Entries supplied section start

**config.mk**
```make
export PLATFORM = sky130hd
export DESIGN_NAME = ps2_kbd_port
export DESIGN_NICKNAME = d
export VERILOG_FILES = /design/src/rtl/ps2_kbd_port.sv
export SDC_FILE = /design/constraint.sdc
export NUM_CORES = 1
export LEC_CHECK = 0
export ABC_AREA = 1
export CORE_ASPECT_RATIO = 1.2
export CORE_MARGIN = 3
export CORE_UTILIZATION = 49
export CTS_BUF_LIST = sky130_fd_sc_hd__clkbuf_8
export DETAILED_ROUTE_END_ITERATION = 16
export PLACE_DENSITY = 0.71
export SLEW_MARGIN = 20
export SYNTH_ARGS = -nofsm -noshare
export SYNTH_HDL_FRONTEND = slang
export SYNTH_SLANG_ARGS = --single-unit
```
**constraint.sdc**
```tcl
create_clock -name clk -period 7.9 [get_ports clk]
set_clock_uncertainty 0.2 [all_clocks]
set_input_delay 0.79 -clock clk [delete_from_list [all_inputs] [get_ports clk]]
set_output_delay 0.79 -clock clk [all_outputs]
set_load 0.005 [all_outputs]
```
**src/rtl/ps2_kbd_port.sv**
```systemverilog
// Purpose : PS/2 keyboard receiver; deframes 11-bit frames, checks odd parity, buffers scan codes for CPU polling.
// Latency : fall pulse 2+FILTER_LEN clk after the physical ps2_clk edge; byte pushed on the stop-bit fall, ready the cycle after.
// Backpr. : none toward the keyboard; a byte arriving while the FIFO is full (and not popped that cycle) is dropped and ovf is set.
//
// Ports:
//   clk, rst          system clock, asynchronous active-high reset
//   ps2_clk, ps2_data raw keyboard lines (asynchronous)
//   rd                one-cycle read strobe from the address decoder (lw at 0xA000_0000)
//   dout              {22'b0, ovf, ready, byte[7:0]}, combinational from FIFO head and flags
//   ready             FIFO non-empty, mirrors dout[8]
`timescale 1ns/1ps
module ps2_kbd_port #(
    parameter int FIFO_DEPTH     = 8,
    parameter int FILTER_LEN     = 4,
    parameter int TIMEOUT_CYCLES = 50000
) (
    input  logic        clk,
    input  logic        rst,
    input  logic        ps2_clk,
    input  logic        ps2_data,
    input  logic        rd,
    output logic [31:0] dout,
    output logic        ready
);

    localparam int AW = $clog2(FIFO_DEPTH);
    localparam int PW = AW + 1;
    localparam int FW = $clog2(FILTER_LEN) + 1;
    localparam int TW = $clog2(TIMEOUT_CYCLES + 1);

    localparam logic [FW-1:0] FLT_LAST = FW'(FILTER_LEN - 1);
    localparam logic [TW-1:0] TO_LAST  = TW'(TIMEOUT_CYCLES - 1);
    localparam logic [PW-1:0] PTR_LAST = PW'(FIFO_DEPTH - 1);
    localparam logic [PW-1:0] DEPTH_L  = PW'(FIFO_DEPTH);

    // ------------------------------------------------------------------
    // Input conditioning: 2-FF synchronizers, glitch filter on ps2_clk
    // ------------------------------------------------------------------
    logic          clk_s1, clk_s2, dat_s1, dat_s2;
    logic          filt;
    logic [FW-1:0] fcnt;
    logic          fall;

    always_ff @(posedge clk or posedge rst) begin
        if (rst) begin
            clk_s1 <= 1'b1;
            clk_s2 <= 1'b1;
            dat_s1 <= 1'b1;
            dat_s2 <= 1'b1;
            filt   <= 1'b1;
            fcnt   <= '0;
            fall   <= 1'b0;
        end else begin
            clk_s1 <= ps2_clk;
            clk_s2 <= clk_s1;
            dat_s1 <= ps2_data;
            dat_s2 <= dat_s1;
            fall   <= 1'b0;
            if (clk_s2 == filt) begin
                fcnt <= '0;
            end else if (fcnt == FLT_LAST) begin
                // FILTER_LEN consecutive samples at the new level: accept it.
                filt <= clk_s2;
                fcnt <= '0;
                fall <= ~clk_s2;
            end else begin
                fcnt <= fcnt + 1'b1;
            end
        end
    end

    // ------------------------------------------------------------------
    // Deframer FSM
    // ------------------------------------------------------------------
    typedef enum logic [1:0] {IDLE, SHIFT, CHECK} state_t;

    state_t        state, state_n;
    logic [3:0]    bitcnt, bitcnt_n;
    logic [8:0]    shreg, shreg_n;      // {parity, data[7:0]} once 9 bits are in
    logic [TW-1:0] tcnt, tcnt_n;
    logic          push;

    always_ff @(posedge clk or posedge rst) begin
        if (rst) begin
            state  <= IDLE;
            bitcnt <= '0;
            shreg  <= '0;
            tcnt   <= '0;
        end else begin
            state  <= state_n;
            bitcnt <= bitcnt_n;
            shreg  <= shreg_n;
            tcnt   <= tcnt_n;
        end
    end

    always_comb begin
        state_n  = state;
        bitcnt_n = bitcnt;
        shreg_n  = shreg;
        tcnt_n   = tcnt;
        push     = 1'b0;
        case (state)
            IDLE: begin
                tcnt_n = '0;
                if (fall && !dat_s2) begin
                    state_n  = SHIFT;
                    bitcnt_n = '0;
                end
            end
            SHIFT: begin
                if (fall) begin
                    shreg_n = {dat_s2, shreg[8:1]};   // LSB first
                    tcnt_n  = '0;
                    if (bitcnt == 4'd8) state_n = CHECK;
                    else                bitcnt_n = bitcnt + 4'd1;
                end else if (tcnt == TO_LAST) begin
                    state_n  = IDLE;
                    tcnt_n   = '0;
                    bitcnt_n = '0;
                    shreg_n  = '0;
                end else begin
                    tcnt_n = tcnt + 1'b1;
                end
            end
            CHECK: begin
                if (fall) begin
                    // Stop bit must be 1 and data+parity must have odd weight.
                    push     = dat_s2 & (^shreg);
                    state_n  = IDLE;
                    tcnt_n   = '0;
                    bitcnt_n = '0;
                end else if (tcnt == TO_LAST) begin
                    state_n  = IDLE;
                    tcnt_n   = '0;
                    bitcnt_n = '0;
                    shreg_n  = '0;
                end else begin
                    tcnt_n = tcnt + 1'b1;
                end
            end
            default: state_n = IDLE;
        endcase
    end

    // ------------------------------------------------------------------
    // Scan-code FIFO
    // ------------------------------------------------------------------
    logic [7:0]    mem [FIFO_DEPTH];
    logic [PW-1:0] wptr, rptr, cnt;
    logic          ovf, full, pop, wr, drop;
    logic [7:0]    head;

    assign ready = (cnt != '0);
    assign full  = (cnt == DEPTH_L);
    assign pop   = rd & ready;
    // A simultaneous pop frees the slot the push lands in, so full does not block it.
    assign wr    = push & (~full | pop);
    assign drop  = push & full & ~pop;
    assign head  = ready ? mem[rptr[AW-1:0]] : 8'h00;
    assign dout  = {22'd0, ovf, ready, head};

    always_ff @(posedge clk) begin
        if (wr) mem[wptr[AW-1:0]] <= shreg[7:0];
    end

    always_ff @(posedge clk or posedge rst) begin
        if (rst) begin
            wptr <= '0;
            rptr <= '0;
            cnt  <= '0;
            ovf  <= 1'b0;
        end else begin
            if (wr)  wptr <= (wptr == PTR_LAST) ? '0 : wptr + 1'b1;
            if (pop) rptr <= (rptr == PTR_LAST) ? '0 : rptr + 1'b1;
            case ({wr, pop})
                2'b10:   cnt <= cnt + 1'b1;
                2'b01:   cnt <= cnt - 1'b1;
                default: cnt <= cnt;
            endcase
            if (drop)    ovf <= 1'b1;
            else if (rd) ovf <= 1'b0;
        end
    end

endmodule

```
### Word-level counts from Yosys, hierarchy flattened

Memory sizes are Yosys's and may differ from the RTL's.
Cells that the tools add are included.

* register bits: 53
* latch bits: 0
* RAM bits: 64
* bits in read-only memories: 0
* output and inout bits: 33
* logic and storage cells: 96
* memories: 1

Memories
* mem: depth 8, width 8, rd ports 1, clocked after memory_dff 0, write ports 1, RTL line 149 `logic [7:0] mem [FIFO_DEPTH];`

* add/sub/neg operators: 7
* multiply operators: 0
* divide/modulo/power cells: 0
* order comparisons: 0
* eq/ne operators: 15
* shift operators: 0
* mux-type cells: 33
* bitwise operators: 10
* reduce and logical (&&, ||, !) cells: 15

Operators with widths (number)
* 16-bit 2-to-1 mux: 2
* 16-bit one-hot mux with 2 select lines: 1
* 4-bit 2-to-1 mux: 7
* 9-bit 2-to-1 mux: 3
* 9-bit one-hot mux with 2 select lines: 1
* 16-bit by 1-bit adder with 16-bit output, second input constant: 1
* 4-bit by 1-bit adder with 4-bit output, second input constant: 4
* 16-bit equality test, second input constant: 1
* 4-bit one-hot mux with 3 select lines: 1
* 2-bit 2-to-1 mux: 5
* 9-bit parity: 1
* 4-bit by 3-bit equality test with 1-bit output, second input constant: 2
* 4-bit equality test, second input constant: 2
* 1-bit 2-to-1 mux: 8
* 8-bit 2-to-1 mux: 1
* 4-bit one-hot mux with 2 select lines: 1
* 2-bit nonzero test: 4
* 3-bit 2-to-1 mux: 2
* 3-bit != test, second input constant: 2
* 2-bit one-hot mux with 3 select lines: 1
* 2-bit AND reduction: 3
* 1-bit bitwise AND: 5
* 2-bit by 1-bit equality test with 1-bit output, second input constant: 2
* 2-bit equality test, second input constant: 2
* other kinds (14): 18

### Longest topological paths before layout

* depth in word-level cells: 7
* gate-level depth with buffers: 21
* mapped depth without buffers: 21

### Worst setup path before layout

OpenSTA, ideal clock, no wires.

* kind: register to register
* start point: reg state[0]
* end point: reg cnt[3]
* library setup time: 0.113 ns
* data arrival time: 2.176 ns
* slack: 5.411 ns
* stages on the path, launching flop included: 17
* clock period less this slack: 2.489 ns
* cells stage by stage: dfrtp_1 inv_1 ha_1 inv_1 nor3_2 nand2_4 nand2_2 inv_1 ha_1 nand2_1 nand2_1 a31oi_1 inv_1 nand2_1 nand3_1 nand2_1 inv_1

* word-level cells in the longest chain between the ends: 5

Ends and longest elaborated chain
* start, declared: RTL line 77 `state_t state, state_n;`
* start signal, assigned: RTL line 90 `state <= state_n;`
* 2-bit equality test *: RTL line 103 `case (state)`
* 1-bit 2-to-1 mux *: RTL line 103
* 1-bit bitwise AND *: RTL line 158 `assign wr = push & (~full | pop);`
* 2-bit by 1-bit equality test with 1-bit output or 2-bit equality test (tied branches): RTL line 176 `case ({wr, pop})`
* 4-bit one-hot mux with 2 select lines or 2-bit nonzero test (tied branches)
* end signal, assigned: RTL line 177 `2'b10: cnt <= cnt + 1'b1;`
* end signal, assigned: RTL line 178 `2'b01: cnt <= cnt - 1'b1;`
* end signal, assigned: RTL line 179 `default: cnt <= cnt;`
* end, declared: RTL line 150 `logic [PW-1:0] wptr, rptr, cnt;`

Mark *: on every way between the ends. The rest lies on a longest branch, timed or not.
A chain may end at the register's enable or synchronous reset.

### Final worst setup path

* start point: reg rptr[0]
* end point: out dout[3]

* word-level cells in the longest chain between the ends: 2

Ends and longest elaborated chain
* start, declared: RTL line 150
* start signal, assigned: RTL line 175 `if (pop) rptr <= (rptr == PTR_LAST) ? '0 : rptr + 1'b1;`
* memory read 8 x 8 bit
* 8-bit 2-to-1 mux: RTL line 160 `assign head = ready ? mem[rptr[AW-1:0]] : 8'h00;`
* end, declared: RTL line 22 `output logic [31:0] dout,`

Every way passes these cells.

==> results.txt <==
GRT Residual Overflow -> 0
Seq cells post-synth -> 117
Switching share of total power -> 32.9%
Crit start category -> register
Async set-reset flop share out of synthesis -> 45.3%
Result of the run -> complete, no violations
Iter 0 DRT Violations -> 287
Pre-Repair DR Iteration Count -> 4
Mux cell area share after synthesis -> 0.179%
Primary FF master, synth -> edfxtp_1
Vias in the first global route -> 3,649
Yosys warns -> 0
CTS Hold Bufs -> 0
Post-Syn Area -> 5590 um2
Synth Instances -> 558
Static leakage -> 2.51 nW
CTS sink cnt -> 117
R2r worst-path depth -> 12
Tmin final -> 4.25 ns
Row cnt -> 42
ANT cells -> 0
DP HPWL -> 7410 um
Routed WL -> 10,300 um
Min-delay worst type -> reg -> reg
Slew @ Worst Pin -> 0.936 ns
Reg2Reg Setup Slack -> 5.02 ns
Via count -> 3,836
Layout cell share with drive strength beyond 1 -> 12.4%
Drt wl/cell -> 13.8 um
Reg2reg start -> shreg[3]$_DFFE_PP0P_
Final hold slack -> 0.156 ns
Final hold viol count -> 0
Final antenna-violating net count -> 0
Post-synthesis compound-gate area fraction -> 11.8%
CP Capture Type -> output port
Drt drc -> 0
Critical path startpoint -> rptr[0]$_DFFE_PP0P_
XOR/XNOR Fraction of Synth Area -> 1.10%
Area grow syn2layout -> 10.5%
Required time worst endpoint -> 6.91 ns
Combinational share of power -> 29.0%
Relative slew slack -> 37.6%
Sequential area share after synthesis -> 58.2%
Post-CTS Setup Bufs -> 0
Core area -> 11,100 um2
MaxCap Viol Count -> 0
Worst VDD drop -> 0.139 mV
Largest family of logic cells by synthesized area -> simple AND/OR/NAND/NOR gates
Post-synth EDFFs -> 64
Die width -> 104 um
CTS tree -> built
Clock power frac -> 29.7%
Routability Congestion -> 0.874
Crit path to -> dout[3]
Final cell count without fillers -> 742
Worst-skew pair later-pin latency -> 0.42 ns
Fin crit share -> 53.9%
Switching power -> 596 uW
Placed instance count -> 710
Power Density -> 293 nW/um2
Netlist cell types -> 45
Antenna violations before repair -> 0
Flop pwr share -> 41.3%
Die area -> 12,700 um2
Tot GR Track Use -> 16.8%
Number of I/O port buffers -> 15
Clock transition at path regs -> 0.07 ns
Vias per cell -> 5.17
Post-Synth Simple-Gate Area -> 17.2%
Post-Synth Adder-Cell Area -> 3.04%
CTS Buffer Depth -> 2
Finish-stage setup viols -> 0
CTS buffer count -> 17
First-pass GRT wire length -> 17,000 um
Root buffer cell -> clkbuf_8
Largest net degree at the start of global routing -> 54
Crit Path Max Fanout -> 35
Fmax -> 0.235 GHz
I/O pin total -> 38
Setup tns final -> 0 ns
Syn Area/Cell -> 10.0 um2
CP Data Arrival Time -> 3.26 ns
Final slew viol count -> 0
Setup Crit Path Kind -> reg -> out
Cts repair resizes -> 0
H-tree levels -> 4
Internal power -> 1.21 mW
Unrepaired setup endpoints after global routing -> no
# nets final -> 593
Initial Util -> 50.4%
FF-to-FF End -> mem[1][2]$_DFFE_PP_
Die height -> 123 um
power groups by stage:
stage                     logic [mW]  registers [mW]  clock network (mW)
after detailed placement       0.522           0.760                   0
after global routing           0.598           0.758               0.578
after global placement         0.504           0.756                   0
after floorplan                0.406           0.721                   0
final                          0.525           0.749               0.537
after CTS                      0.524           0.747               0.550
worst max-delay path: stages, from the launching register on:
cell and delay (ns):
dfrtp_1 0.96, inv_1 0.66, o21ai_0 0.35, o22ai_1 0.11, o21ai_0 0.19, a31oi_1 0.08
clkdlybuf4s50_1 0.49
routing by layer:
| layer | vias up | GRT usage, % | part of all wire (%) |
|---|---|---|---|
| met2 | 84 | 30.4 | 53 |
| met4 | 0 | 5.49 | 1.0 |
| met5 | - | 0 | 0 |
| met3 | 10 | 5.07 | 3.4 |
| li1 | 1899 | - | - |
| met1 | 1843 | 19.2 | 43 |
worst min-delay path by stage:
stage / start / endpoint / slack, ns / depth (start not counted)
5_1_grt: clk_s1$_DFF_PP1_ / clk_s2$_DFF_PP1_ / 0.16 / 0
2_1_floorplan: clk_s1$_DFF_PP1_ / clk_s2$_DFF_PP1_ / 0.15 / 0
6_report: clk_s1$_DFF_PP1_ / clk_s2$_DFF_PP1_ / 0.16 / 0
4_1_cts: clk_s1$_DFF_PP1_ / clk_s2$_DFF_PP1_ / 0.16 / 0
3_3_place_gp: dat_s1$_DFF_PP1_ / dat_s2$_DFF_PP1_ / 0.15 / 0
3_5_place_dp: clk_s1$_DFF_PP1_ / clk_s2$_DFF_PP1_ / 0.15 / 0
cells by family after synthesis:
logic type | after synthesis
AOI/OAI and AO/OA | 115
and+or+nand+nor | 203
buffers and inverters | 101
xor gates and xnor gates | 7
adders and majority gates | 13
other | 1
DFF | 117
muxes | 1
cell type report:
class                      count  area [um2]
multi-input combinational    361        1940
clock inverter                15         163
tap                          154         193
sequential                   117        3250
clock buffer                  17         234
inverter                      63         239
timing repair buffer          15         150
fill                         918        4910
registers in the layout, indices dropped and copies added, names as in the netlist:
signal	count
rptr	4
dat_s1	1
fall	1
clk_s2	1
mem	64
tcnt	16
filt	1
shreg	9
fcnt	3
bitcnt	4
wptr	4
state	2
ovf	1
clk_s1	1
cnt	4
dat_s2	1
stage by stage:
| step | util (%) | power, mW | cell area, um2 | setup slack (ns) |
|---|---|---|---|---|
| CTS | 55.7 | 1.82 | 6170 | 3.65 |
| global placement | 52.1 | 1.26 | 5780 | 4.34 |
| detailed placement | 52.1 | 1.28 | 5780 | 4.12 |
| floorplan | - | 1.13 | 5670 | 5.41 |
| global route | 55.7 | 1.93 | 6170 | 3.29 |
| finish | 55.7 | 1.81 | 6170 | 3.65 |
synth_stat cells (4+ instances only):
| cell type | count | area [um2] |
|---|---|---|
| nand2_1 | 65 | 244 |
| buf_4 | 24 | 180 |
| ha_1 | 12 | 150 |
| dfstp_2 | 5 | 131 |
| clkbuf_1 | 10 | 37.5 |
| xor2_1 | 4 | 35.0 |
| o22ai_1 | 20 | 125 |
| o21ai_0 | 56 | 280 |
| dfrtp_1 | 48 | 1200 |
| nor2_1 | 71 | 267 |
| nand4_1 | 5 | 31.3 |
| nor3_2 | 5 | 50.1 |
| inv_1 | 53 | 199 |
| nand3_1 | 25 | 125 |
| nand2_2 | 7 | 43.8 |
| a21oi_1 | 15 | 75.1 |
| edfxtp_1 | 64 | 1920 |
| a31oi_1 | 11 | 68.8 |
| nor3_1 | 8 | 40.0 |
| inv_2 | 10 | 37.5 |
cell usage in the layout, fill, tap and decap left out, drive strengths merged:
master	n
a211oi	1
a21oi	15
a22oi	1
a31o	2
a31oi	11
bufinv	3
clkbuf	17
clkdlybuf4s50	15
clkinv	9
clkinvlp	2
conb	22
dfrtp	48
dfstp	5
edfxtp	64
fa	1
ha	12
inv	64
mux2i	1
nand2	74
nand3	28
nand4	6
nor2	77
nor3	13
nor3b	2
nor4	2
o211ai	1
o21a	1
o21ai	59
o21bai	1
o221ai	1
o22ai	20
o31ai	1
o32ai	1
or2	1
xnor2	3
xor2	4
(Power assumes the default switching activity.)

Entries supplied section end

◆ Prompt ◆
Which lines of the data contain "fcnt"? Copy them all.

◆ Result below ◆
    logic [FW-1:0] fcnt;
            fcnt   <= '0;
                fcnt <= '0;
            end else if (fcnt == FLT_LAST) begin
                fcnt <= '0;
                fcnt <= fcnt + 1'b1;
fcnt	3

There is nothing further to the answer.